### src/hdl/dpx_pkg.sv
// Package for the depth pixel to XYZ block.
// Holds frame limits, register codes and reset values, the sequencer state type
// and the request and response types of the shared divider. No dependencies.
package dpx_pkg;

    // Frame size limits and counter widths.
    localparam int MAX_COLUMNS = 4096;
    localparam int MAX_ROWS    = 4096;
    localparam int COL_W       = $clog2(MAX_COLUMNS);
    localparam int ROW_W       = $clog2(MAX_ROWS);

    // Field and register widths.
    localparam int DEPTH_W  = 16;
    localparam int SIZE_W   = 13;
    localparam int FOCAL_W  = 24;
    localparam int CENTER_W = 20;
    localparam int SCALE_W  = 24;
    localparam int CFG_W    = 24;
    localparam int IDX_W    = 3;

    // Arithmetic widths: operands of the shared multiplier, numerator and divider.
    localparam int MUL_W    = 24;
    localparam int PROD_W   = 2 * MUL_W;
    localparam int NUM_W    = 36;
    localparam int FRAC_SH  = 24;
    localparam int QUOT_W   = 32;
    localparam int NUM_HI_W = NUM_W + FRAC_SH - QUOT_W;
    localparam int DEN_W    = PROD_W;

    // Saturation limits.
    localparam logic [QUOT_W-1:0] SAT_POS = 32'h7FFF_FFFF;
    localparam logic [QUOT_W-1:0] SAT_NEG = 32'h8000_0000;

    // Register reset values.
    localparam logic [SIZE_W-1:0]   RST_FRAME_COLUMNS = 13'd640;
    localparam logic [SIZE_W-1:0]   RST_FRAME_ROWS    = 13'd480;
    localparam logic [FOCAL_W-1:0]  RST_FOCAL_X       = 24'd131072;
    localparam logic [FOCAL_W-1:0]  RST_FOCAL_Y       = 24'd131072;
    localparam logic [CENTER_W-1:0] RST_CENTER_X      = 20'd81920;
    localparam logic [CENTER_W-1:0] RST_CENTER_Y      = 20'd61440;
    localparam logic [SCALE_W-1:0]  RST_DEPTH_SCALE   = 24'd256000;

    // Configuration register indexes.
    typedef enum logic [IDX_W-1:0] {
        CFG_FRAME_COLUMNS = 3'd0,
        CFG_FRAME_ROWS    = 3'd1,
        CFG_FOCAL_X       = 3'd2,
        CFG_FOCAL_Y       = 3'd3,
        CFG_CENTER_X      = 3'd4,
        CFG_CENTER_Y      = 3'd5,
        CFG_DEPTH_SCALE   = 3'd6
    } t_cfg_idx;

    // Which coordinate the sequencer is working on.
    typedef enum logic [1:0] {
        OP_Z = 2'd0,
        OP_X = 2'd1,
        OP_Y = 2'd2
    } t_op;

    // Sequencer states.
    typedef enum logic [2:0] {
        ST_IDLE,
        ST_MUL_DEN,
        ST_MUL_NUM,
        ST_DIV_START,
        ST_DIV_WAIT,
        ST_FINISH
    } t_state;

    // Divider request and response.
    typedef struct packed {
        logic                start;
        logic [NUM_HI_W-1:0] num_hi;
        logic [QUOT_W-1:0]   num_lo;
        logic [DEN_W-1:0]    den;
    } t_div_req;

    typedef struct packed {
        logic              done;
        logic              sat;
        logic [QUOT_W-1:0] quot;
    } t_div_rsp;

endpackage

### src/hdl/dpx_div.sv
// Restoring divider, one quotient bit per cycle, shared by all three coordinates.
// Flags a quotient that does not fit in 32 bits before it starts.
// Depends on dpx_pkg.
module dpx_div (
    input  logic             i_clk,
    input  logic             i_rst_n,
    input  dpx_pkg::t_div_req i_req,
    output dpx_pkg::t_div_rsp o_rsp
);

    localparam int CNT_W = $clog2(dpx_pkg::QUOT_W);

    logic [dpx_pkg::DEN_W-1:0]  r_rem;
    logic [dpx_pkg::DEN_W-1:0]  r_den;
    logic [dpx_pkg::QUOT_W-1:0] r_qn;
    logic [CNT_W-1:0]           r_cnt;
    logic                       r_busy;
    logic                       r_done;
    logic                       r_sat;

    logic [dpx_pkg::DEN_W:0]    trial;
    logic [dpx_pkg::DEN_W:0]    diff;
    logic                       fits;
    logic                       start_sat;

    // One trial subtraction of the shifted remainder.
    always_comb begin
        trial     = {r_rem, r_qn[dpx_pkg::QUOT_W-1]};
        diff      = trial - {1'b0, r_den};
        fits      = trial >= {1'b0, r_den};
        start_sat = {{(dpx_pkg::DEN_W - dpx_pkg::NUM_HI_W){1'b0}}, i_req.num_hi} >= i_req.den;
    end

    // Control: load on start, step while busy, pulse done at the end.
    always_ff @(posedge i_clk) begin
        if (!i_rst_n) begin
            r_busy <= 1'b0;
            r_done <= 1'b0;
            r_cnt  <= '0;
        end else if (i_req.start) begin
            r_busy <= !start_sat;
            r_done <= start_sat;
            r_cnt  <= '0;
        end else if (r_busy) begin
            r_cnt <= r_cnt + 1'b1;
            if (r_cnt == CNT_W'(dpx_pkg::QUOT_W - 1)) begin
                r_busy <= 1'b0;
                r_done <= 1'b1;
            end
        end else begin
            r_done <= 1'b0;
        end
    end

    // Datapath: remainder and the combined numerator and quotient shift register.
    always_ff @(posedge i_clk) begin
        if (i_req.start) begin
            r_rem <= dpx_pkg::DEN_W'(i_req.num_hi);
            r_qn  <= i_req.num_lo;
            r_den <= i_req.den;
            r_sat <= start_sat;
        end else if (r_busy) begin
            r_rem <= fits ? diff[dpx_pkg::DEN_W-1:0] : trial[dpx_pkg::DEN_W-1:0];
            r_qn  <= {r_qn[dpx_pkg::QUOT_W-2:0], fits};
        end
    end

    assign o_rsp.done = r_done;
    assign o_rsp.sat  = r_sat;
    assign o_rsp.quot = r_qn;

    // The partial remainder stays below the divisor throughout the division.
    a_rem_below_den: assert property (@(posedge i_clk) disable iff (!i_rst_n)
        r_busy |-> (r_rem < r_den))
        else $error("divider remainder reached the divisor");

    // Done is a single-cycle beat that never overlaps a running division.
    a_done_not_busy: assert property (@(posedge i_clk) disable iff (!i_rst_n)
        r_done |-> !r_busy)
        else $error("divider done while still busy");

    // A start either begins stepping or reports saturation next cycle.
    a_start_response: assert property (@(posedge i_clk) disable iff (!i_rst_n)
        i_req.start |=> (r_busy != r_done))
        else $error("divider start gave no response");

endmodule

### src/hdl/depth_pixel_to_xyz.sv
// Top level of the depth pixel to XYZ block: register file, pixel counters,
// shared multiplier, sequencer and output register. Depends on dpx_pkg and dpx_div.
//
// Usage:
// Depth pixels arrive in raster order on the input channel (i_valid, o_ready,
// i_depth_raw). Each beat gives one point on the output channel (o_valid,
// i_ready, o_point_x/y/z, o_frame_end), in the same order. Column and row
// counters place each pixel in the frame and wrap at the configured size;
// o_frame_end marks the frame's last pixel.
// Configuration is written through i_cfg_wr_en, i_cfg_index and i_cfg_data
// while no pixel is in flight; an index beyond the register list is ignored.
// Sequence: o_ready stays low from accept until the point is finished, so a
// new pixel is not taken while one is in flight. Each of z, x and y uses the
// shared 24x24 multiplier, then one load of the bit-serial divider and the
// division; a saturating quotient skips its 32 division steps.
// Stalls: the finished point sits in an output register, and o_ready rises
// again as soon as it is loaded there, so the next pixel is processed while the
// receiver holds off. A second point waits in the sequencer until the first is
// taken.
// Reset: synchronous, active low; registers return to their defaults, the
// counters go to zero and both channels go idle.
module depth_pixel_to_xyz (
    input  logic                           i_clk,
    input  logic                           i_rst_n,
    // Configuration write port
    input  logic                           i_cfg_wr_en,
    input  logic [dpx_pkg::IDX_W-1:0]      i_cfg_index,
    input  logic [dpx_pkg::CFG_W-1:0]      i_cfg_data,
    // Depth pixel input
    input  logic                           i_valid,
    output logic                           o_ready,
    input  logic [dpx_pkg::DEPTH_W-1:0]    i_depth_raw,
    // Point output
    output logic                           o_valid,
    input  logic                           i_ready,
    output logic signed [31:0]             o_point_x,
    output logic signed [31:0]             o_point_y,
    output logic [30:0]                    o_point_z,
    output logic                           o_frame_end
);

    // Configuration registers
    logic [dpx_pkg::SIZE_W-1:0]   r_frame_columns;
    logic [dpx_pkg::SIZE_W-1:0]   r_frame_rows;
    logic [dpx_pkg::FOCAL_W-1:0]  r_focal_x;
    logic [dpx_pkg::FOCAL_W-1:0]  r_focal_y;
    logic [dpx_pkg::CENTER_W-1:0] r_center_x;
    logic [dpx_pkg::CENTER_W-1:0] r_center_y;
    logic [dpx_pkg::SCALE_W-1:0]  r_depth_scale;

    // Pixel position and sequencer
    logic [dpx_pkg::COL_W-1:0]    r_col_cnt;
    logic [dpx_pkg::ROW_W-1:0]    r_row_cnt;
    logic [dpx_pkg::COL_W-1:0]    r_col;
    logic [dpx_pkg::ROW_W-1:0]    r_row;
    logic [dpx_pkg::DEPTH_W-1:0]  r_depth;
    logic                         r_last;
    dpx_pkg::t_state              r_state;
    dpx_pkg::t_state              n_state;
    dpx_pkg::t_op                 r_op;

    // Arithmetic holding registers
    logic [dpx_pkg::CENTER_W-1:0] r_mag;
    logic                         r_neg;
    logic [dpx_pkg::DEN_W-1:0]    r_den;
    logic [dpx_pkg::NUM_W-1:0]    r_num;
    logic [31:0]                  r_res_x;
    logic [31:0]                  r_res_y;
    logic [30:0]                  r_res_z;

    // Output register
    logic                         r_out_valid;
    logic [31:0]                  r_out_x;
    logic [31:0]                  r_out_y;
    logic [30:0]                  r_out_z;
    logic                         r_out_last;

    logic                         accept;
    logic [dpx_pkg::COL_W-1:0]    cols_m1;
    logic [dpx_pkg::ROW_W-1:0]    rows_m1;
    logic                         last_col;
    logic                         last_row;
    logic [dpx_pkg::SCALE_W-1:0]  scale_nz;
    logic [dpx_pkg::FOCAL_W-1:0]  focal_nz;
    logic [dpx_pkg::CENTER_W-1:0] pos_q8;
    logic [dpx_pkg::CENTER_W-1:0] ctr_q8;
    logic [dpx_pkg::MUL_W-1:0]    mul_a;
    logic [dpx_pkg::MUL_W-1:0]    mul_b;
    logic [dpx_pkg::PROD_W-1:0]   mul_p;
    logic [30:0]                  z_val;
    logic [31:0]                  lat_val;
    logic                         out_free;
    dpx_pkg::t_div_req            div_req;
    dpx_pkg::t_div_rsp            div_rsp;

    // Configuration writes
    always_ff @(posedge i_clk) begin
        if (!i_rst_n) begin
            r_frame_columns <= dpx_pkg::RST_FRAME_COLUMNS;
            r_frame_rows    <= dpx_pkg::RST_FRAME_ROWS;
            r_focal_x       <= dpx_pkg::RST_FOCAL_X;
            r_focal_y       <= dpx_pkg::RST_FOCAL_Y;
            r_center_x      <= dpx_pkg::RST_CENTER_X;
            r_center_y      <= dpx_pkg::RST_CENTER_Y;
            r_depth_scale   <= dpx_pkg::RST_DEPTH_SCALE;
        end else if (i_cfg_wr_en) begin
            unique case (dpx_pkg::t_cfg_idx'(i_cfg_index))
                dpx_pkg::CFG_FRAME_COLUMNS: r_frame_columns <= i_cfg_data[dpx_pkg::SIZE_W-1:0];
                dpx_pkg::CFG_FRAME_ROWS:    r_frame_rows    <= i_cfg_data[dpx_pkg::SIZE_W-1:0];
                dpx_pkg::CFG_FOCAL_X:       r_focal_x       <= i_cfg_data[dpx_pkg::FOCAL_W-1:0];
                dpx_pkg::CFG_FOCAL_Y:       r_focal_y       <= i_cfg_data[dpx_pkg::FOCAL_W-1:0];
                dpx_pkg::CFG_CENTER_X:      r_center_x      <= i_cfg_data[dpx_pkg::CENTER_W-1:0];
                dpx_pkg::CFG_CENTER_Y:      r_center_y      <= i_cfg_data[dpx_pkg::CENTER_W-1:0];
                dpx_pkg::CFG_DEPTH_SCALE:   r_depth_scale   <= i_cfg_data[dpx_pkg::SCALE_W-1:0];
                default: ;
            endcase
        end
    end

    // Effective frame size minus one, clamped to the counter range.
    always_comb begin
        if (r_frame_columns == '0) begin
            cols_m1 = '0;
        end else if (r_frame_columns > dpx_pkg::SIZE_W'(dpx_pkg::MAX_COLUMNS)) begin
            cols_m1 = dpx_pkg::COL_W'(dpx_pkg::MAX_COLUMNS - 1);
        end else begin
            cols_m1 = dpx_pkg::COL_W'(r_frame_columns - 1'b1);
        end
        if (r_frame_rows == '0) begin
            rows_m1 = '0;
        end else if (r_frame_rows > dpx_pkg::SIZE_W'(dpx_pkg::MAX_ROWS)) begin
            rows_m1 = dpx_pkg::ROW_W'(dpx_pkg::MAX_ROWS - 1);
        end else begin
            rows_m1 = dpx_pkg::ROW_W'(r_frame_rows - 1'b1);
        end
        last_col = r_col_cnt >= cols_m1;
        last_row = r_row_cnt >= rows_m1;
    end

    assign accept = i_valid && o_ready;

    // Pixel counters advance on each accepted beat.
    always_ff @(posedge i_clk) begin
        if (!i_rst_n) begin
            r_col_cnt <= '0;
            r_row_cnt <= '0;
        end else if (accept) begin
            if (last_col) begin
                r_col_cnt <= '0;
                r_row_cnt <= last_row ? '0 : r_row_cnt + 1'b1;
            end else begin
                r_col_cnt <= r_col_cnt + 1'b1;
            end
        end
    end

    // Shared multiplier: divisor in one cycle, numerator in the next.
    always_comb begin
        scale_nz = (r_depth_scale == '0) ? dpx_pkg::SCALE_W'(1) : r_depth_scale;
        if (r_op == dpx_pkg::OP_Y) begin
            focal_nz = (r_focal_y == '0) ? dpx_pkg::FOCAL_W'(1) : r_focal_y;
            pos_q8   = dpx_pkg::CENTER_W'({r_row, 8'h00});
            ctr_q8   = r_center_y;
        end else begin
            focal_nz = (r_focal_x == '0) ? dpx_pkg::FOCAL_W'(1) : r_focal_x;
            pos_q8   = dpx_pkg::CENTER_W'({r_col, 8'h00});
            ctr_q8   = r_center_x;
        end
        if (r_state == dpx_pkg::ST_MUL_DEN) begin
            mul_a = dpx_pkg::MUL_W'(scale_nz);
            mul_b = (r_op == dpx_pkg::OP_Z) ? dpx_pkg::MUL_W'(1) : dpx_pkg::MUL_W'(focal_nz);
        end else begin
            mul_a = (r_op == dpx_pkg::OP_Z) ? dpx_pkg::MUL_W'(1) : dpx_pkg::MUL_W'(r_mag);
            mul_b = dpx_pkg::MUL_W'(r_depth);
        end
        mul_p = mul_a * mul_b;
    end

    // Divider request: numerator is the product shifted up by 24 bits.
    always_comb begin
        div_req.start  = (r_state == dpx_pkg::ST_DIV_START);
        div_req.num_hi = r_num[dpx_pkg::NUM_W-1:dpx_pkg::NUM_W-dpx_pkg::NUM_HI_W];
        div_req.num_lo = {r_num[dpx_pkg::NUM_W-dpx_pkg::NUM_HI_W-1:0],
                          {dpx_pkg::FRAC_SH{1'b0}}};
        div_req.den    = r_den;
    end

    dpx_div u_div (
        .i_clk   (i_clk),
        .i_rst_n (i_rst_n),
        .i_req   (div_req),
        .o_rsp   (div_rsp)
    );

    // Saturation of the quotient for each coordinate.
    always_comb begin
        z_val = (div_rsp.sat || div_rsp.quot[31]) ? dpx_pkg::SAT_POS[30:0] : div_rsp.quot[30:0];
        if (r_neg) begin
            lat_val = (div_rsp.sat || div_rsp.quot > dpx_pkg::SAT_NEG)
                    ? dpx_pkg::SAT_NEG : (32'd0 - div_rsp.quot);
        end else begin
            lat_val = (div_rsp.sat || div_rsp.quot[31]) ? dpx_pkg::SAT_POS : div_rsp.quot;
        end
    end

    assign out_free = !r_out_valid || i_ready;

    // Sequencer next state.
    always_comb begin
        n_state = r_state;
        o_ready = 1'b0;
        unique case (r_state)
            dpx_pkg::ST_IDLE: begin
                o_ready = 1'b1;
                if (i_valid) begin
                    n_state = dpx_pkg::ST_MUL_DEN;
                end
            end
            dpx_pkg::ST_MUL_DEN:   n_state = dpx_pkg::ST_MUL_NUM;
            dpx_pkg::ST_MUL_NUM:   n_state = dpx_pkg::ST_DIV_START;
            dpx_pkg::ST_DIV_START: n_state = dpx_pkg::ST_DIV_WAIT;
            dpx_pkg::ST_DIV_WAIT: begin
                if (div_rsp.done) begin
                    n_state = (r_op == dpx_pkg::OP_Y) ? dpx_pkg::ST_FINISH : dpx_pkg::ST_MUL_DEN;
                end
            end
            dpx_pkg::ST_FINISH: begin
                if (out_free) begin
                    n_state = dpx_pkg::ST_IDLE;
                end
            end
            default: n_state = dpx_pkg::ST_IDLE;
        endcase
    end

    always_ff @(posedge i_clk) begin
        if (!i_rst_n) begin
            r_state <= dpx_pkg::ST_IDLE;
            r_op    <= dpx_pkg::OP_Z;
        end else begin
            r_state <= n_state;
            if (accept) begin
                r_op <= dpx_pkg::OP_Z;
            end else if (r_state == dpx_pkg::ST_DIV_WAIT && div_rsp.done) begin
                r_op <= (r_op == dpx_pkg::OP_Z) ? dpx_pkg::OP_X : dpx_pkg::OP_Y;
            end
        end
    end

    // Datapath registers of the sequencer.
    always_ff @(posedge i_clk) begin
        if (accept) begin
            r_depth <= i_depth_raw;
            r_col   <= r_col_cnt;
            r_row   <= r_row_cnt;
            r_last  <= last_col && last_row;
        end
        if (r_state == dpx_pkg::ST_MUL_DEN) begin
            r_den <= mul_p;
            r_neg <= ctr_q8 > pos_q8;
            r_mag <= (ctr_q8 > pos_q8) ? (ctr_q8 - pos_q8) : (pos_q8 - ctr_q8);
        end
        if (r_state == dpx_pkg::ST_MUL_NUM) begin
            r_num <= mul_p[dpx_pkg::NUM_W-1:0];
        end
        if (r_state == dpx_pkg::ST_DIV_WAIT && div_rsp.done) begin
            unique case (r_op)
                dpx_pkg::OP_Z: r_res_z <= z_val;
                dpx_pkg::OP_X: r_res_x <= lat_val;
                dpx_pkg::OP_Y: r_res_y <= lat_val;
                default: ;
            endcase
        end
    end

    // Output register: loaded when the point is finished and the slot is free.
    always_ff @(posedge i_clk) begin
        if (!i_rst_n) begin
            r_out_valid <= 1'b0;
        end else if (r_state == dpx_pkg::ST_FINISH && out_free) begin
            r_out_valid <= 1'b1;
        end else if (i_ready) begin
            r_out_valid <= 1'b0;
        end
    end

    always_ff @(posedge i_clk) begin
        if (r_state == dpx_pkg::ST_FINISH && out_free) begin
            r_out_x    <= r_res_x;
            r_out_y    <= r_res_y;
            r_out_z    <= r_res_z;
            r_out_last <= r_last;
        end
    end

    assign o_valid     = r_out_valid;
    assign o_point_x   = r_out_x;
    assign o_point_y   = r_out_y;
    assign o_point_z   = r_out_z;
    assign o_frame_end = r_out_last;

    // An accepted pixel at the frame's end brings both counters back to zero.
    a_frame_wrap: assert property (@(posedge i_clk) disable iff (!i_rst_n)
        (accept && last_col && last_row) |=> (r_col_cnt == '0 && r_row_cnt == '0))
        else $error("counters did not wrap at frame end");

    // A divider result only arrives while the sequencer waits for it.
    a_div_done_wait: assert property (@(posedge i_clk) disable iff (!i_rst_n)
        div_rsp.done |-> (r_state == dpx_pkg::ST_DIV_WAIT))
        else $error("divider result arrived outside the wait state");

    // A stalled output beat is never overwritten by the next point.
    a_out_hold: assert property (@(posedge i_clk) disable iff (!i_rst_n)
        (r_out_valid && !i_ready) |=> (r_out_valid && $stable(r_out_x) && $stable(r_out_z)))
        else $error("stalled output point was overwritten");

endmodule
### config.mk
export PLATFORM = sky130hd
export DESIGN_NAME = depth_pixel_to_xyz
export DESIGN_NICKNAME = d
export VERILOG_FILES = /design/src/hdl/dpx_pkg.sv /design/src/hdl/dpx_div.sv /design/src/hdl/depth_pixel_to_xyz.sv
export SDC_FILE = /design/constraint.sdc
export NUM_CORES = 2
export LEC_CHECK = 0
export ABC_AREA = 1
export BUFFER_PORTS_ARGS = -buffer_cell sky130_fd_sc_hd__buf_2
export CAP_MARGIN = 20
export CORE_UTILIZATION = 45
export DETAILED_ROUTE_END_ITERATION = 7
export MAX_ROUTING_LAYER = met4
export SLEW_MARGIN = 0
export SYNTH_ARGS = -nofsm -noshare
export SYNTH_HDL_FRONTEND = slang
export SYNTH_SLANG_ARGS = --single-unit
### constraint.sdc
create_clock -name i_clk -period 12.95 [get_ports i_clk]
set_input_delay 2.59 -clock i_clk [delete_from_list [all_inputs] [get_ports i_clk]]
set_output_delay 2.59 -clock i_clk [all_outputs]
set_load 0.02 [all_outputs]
========================================================================
Nothing but a number is expected here: the number of lines above that hold the word "quotient".

> **ANSWER TO THIS TASK**
5